Using SPSS, version 19.0, comparisons of individual features were performed with the Chi-square test for categorical variables and Wilcoxon-Mann-Whitney test for ordinal variables. The Bonferroni adjustment was used to correct for multiple comparisons. As no comparisons reached statistical significance (P < 0.05, before adjustment) after univariate analysis, no multivariate analysis was performed to evaluate clusters of features.


 » Results Top


Micropapillary carcinoma

Twenty-five cytology specimens from 21 patients with uPC and 21 corresponding surgical pathology specimens from 20 of those patients were identified, spanning a 4 year period. The median age of the patients was 69 (range, 53-83).
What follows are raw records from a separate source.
<file path="src/rtl/dsp_check_pkg.sv">
// Shared definitions for the DSP logic-op checker: op encodings, LFSR taps,
// FSM states and the golden reference function.
package dsp_check_pkg;

    localparam logic [1:0]  OP_AND    = 2'd0;
    localparam logic [1:0]  OP_OR     = 2'd1;
    localparam logic [1:0]  OP_XOR    = 2'd2;
    localparam logic [1:0]  OP_NAND   = 2'd3;
    localparam logic [31:0] LFSR_TAPS = 32'h80200003;

    typedef enum logic [1:0] {
        RUN   = 2'd0,
        DRAIN = 2'd1,
        DONE  = 2'd2
    } state_t;

    function automatic logic [31:0] golden_op(input logic [1:0] op,
                                              input logic [31:0] a,
                                              input logic [31:0] b);
        logic [31:0] r;
        case (op)
            OP_AND:  r = a & b;
            OP_OR:   r = a | b;
            OP_XOR:  r = a ^ b;
            OP_NAND: r = ~(a & b);
            default: r = 32'd0;
        endcase
        return r;
    endfunction

endpackage

</file>
<file path="src/rtl/lfsr_galois32.sv">
// 32-bit right-shifting Galois LFSR; q exposes the low WIDTH bits of the state.
module lfsr_galois32
    import dsp_check_pkg::*;
#(
    parameter int WIDTH = 8
) (
    input  logic             clock,
    input  logic             reset,
    input  logic             en,
    input  logic [31:0]      seed,
    output logic [WIDTH-1:0] q
);

    logic [31:0] state;

    // Reset reloads the seed so every run replays the same sequence.
    always_ff @(posedge clock) begin
        if (reset) begin
            state <= seed;
        end else if (en) begin
            state <= state[0] ? ((state >> 1) ^ LFSR_TAPS) : (state >> 1);
        end else begin
            state <= state;
        end
    end

    assign q = state[WIDTH-1:0];

endmodule

</file>
<file path="config.mk">
export PLATFORM = sky130hd
export DESIGN_NAME = lfsr_galois32
export DESIGN_NICKNAME = d
export VERILOG_FILES = /design/src/rtl/dsp_check_pkg.sv /design/src/rtl/lfsr_galois32.sv
export SDC_FILE = /design/constraint.sdc
export NUM_CORES = 1
export LEC_CHECK = 0
export ABC_AREA = 1
export BUFFER_PORTS_ARGS = -buffer_cell sky130_fd_sc_hd__buf_2
export CAP_MARGIN = 20
export CORE_AREA = 2 2 65 67
export CTS_CLUSTER_DIAMETER = 100
export DETAILED_ROUTE_END_ITERATION = 12
export DIE_AREA = 0 0 67 69
export SLEW_MARGIN = 10
export SYNTH_ARGS = -nofsm -noshare
export SYNTH_HDL_FRONTEND = slang
export SYNTH_SLANG_ARGS = --single-unit
</file>
<file path="constraint.sdc">
create_clock -name clock -period 1.27 [get_ports clock]
set_clock_uncertainty 0.1 [all_clocks]
set_input_delay 0.0635 -clock clock [delete_from_list [all_inputs] [get_ports clock]]
set_output_delay 0.0635 -clock clock [all_outputs]
set_load 0.005 [all_outputs]
</file>
# Yosys cells after proc, flatten, opt, wreduce, memory -nomap -nowiden
# Cells that the tools add are included.
# totals
input_bits	35
regBits	32
elab_cells	6
# op_classes
mux	3
n_bitwise	1
reduce_logical	1
# ops
operator	count
$mux W32	3
$not A3 Y4	1
$reduce_bool A2 Y1	1

# Logic depth before layout (Yosys ltp)
# logic_depth
depth_word	4
depth_mapped	5
ltp_nobuf	4

# Least setup slack after synthesis
# Ideal clock, no wire load.
# synth_path
path_type	input to register
startpoint	input port reset
endpoint	register state[0] (enable)
t_arrival_ns	0.709
slack_ns	0.132
path_buffers	1
setup_ns	0.330
cell_stages	2
path_cell_list	buf_6 or2_2
# synth_between
elab_chain_len	1
# synth_lines
item	line_no	text
start, declared	lfsr_galois32.sv:8	input logic reset,
$reduce_bool A2 Y1 (no source line)	n/a	
end signal, assigned	lfsr_galois32.sv:21	state <= state[0] ? ((state >> 1) ^ LFSR_TAPS) : (state >> 1);
end signal, assigned	lfsr_galois32.sv:23	state <= state;
end, declared	lfsr_galois32.sv:14	logic [31:0] state;
# No other way between the ends.
# A chain may end at the register's enable or synchronous reset.

# Final worst setup path
# layout_path
startpoint	register state[0]
endpoint	register state[1] (data pin)
# layout_between
elab_chain_len	3
# layout_lines
item	line_no	text
$mux W32	lfsr_galois32.sv:21	
$mux W32	lfsr_galois32.sv:20	end else if (en) begin
$mux W32	lfsr_galois32.sv:18	if (reset) begin
# No other way between the ends. The select of a mux whose other input is x is not followed.

==> metrics <==
outcome=complete, no violations; clock network latency to the later pin of the worst-skew pair=280 ps; clk sinks=32; CTS tree=yes; first-pass GRT wire length=between 4 and 5 mm; DR vias=1158; fmax=923 MHz; Layout area overhead=38.6%; Final nets=around 260; CP max-delay cell=edfxtp_1; clock share of power=0.357; Max Transition Viols Final=0; Final GP Congestion=0.653; DR pass1 iterations=4; Max-Cap Viols=0; critical path arrival=1030 ps; Largest regs=state: 32 flops; Antenna Nets Post-Route=0; CP max FO=5; final-report hold violation count=0; io pins=43; library cells used by synthesis=12; H-tree Lvls=2; Top reg by flops=state; post-CTS resize count=0; initial antenna violation count=0; Comb power frac=0.131; hold-fix buffers at CTS=32; register area share after synthesis=0.625; Port-buffer cells=42; max incr delay on CP=440 ps; Synth area leaders=edfxtp_1 (63%), nand2_1 (23%), buf_4 (3.9%); area leader, netlist=edfxtp_1; pin count of the biggest net entering global routing=35; Die Height=69 µm; Largest register FFs=32; Setup violations, final=0; DRC Markers=0; Leakage Power=0.00103 µW; Synthesized Nets=between 150 and 200; Initial Utilization=0.393; Power Density=1230 mW/mm²; cells along the critical path=inv_1, nand2_1, nand3_2, nand2_2; Die W=67 µm; share of cells above drive strength 1=0.247; Synth top area share=0.625; First DRT Iteration DRCs=57; core footprint=approximately 0.0039 mm²; Post-Syn Area per Cell=roughly 10 µm²; DP Wirelength=1.84 mm; drt total wl=2.82 mm; Total GRT Usage=0.133; worst path bufs/invs=1; YS warnings=0; mapped cell area=approximately 0.0015 mm²; Worst Path Required=1210 ps; relative slew slack=0.885; internal power consumption=2050 µW; Min-Delay Path Class=in -> reg; Syn Inst Count=154; sw frac=0.215; Root Buffer=clkbuf_8; die area=0.00462 mm²; RSZ-0062 raised after global routing=no; via/cell ratio=4.24; switching power=563 µW; Post-Layout Inst Area=0.00213 mm²; grt ovf=0; postcts setup bufs=0; vias in the first global route=1096; # rows=23; Longest Clk Path Bufs=2; Crit Path Category=reg -> reg; final worst path period share=0.853; Worst VDD drop=~0.60 mV; commonest non-fill, non-tap cell in the layout=nand2_1; routed len/inst=10.3 µm; Yosys reg bits=32; Slew @ Worst Pin=173 ps; Critical Path Sink Type=flip-flop; most frequent cells in the layout=nand2_1 (96), buf_2 (42), dlygate4sd3_1 (32), edfxtp_1 (32), clkbuf_8 (5); Tmin final=1080 ps; post-route setup TNS=0 ps; Seq pwr share=0.512; type of origin of the critical path=flip-flop; Num CTS Buffers=5; CP delay by family, top=flip-flops; clk slew on worst S/H paths=around 70 ps; antenna cell count=0; Placement Cell Area=0.00170 mm²
through the flow:
| step | std cells | setup slack [ps] | total power, µW | hold WS [ps] | utilization |
|---|---|---|---|---|---|
| finish | 273 | 187 | 2620 | 205 | 0.544 |
| global placement | 233 | 224 | 1620 | 236 | 0.435 |
| floorplan | 154 | 132 | 1560 | 145 | - |
| detailed placement | 233 | 185 | 1640 | 242 | 0.435 |
| global route | 273 | 92.0 | 2750 | 231 | 0.544 |
| CTS | 273 | 179 | 2650 | 199 | 0.544 |
kinds of logic (layout without fill, tap and decap cells):
kind of cell | count (synthesis) | count (layout) | share of synthesized area
AO/OA/AOI/OAI | 1 | 1 | 0.00325
AND/OR/NAND/NOR | 101 | 101 | 0.259
buffers and inverters | 20 | 89 | 0.112
flip-flops | 32 | 32 | 0.625
worst register-to-register path: stages, from the launching register on:
cell      delay, ps
edfxtp_1        440
inv_1           140
nand2_1          70
nand3_2          60
nand2_2          40
power groups by stage:
stage | clock, µW | combinational (µW) | sequential (µW)
after detailed placement | 0 | 274 | 1360
after global routing | 1010 | 392 | 1350
after floorplan | 0 | 210 | 1350
final | 934 | 343 | 1340
after global placement | 0 | 268 | 1360
after CTS | 956 | 349 | 1340
routing by layer:
metal,GRT usage,wire length [µm]
met1,0.170,1340
met2,0.197,1320
met3,0.0587,153
met4,0.0476,10
met5,0,0
synth_stat cells:
| cell type | instances |
|---|---|
| o21ai_0 | 1 |
| buf_4 | 8 |
| nand3_1 | 1 |
| clkbuf_8 | 3 |
| or2_2 | 1 |
| nand2_1 | 96 |
| nand3_2 | 2 |
| inv_8 | 1 |
| edfxtp_1 | 32 |
| buf_6 | 4 |
| nand2_2 | 1 |
| inv_1 | 4 |
area by class of cell:
class                   count  area [µm²]
clock buffers               5        68.8
clock inverters             3        37.5
fillers                   382        1780
inverters                   5        26.3
multi-input cells         102         403
flip-flops and latches     32         961
well taps                  50        62.6
repair buffers             76         571
path summary, 6_finish.rpt:
path	slack, ps	cells after the start	start	end
worst max-delay path	190	4	state[0]	state[1]
worst max register to register	190	4	state[0]	state[1]
worst min register to register	420	2	state[20]	state[19]
worst min-delay path	200	4	reset	state[8]
Note: power is estimated with default switching activity, not from simulation.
The urine specimens [Figure 1]a-d included 5 voided specimens and 20 endoscopic collections, 2 of which came from ileal conduits. The surgical specimens [Figure 1]e and f included 6 endoscopic biopsies, 9 transurethral resections, and 6 open resections. Surgical specimens were collected from 32 days before to 118 days after collection of the corresponding urine specimen, although the median time (interval) between collections was 0 (concomitant). Patient and specimen characteristics, architectural features, and cytomorphologic findings are detailed in [Table 1], [Table 2] and [Table 3], respectively.
Figure 1: Exfoliative cytomorphology of micropapillary variant of urothelial carcinoma (uPC) (a-d) and corresponding histomorphology (e and f). (a-d) Tightly packed clusters in a three-dimensional arrangement with regular borders with minimal scalloping contain atypical, focally vacuolated, hyperchromatic, nucleolated cells with mostly high and focally intermediate N:C. A few single malignant cells (c and d) are also present (papanicolaou stain on ThinPrep™, ×600). (e and f) Tightly packed clusters of invasive uPC arranged in lacunar spaces. Cells contain markedly atypical nuclei and show focally vacuolated cytoplasm (H and E, ×200 and × 600, respectively)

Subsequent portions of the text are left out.